> _Data entries_
// manager
module manager(
input clk,rst,rstk,sw,
input [0:0]next,
input [3:0]n,
input [2:0]mode,
input [9:0]moneyget,
input [9:0]timeget,
input swm,
input [0:0]nextt,
output reg[9:0]initial_money,
output reg [9:0]per_money,
output reg[9:0]num_of_park,
output reg[9:0]initial_vipmoney,
output reg [9:0]averagetime,
output reg[63:0]show
    );  
    reg nextti;
integer sumofcar;
reg [9:0]totaltime; 
reg [9:0]totalmoney;  
parameter set=3'b000;   
parameter ok=3'b001; 
parameter fail=3'b010;
parameter simoney=3'b011; 
parameter spmoney=3'b100; 
parameter snopark=3'b101;
parameter svmoney=3'b110;
parameter satime=3'b111;
parameter set_initial_money=3'b001;  
parameter set_per_money=3'b010;  
parameter set_initial_vipmoney=3'b011;  
parameter empty_park=3'b100;  
parameter set_park=3'b101;  
parameter show_money=3'b110;   
parameter zero = 8'b11000000;  
parameter one = 8'b11111001;   
parameter two = 8'b10100100;   
parameter three = 8'b10110000;
parameter four = 8'b10011001;  
parameter five = 8'b10010010;  
parameter six = 8'b10000010;   
parameter seven = 8'b11111000; 
parameter eight = 8'b10000000; 
  ...
Settings: LEC_CHECK=0, CAP_MARGIN=20, CELL_PAD_IN_SITES_GLOBAL_PLACEMENT=0, CORE_MARGIN=2, CORE_UTILIZATION=68, CTS_CLUSTER_DIAMETER=227, GPL_ROUTABILITY_DRIVEN=1, GPL_TIMING_DRIVEN=1, MAX_ROUTING_LAYER=met4, MIN_ROUTING_LAYER=met1, SETUP_SLACK_MARGIN=2.35, SLEW_MARGIN=20; clock period 68.2 ns.
run.sh (not shown) runs the stock make flow with config.mk's settings and CLKGATE_MAP_FILE=.
The starting point finished with negative setup slack left.
Edit:
Settings changed: CAP_MARGIN 20 to 5, CORE_UTILIZATION 68 to 19, GPL_ROUTABILITY_DRIVEN 1 to 0, HOLD_SLACK_MARGIN set to 0.06, PLACE_DENSITY set to 0.9.
Clock period 68.2 ns to 170.0 ns, I/O delays scaled along.
=>
- With this change the flow passed the timing, DRC and antenna checks
- global-route usage decreases by 37 points
- die area increases to 3.5 times its value
- worst setup slack improved by 79 ns
- routed wire length decreases by 19%
- clock-buffer cell count decreases by 2
- fmax decreases by 24%
- core utilization decreases by 66 points
Edit:
Settings changed: CAP_MARGIN 5 to 20, CELL_PAD_IN_SITES_GLOBAL_PLACEMENT 0 to unset, CORE_UTILIZATION 19 to 58, CTS_CLUSTER_DIAMETER 227 to unset, GPL_ROUTABILITY_DRIVEN 0 to unset, GPL_TIMING_DRIVEN 1 to unset, HOLD_SLACK_MARGIN 0.06 to unset, MAX_ROUTING_LAYER met4 to unset, MIN_ROUTING_LAYER met1 to unset, PLACE_DENSITY 0.9 to unset, SETUP_SLACK_MARGIN 2.35 to unset.
Clock period 170.0 ns to 98.4 ns, I/O delays scaled along.
Outcome: Setup slack loses 69 ns; non-clock buffer count came out higher by 9; global-route usage rose by 24 points; register-to-register slack is worse by 69 ns; die area decreases by well over a third.
Edit:
Settings changed: ABC_AREA set to 1, CAP_MARGIN 20 to 5, CORE_UTILIZATION 58 to 68, TNS_END_PERCENT set to 5.
Clock period 98.4 ns to 60.2 ns, I/O delays scaled along.
Outcome: The new run aborted during global routing (5_1_grt) (GRT-0232). Synthesized area drops by 3.2%. Die area drops by 17%. Synthesized cell count climbs by 12%.
Edit:
Settings changed: CAP_MARGIN 5 to 15, CORE_UTILIZATION 68 to 65.
Clock period 60.2 ns to 60.6 ns, I/O delays scaled along.
The changed run did not get past global routing (5_1_grt).
Die size increases by 4.6%.
Synthesized cell count does not change.
Synthesized area is unchanged.

---

job 7386:
Starting RTL as in the previous note.
make LEC_CHECK=0 CAP_MARGIN=20 CORE_MARGIN=2 CORE_UTILIZATION=50 CTS_CLUSTER_DIAMETER=393 SLEW_MARGIN=20 TNS_END_PERCENT=100 finish   # period 98.4 ns
Setup changes, job 7386 to job 1203
diff --git a/flow/config.mk b/flow/config.mk
--- a/flow/config.mk
+++ b/flow/config.mk
@@ -6,8 +6,8 @@
 export NUM_CORES = 4
 export LEC_CHECK = 0
+export ABC_AREA = 1
 export CAP_MARGIN = 20
 export CORE_MARGIN = 2
-export CORE_UTILIZATION = 50
-export CTS_CLUSTER_DIAMETER = 393
+export CORE_UTILIZATION = 58
 export SLEW_MARGIN = 20
-export TNS_END_PERCENT = 100
+export TNS_END_PERCENT = 5
==> flow/constraint.sdc <==
create_clock -name core_clock -period 60.6 [get_ports {clk}]
set_input_delay 12.1200 -clock core_clock [delete_from_list [all_inputs] [get_ports {clk}]]
set_output_delay 12.1200 -clock core_clock [all_outputs]
set_load 0.01 [all_outputs]
Findings:
- Changes observed in job 1203 relative to job 7386: count of unique library cells instantiated by Yosys now smaller, worst setup timing slack at the placement stage now smaller, setup slack now smaller.
- Cell count of the worst reg-to-reg path (lower): job 7386
- Cmp job 1203 vs job 7386: total routed wirelength higher in job 1203
- The met2 routing resource usage after global routing number comes out higher for job 1203 vs job 7386.
- Number of antenna repair diodes in job 1203 is 1 lower than in job 7386
- When job 1203 is set beside job 7386, its post-synthesis to final-layout area growth turns out to be 30 points larger.
- In job 1203 the implementation ran to completion but is not tape-out ready, as the final checks report setup timing.
Setup changes, job 1203 to job 5990
diff --git a/flow/config.mk b/flow/config.mk
--- a/flow/config.mk
+++ b/flow/config.mk
@@ -6,8 +6,6 @@
 export NUM_CORES = 4
 export LEC_CHECK = 0
-export ABC_AREA = 1
 export CAP_MARGIN = 20
 export CORE_MARGIN = 2
-export CORE_UTILIZATION = 58
+export CORE_UTILIZATION = 40
 export SLEW_MARGIN = 20
-export TNS_END_PERCENT = 5
==> flow/constraint.sdc <==
create_clock -name core_clock -period 95.2 [get_ports {clk}]
set_input_delay 19.0400 -clock core_clock [delete_from_list [all_inputs] [get_ports {clk}]]
set_output_delay 19.0400 -clock core_clock [all_outputs]
set_load 0.01 [all_outputs]
Findings:
Job 5990 finished every step from synthesis to the final layout, and the layout passed the timing, DRC and antenna checks.
The non-clock buffer count in job 5990 is 0.11 times that in job 1203.
Job 5990 gives more die width than job 1203 did.
Delta (job 5990 minus job 1203): total via count in the routed design went down 9,835; global-route usage went down 11 points.
Input-level comparison between job 5172 and job 5990:
diff --git a/flow/config.mk b/flow/config.mk
--- a/flow/config.mk
+++ b/flow/config.mk
@@ -8,4 +8,4 @@
 export CAP_MARGIN = 20
 export CORE_MARGIN = 2
-export CORE_UTILIZATION = 40
+export CORE_UTILIZATION = 65
 export SLEW_MARGIN = 20
==> flow/constraint.sdc <==
create_clock -name core_clock -period 98.4 [get_ports {clk}]
set_input_delay 19.6800 -clock core_clock [delete_from_list [all_inputs] [get_ports {clk}]]
set_output_delay 19.6800 -clock core_clock [all_outputs]
set_load 0.01 [all_outputs]
Results
Job 5172 against job 5990: critical path depth decreased 3.0%, maximum fanout encountered on the critical timing path moved up, fraction of area in clock buffers and inverters barely changed.
Compared with job 5990, job 5172 shows worst hold slack higher by 0.015 ns.
The launching element of the worst setup path comes out sumofcar[31] in one run and sumofcar[14] in the other, namely in job 5172 and job 5990 respectively.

> _Exercise aim_
Your answer should consist only of the lines above between the line holding "Outcome: Setup slack" and the line holding "Clock period 98.4", inclusive, each transcribed exactly.

> _Solution for this problem_
Outcome: Setup slack loses 69 ns; non-clock buffer count came out higher by 9; global-route usage rose by 24 points; register-to-register slack is worse by 69 ns; die area decreases by well over a third.
Edit:
Settings changed: ABC_AREA set to 1, CAP_MARGIN 20 to 5, CORE_UTILIZATION 58 to 68, TNS_END_PERCENT set to 5.
Clock period 98.4 ns to 60.2 ns, I/O delays scaled along.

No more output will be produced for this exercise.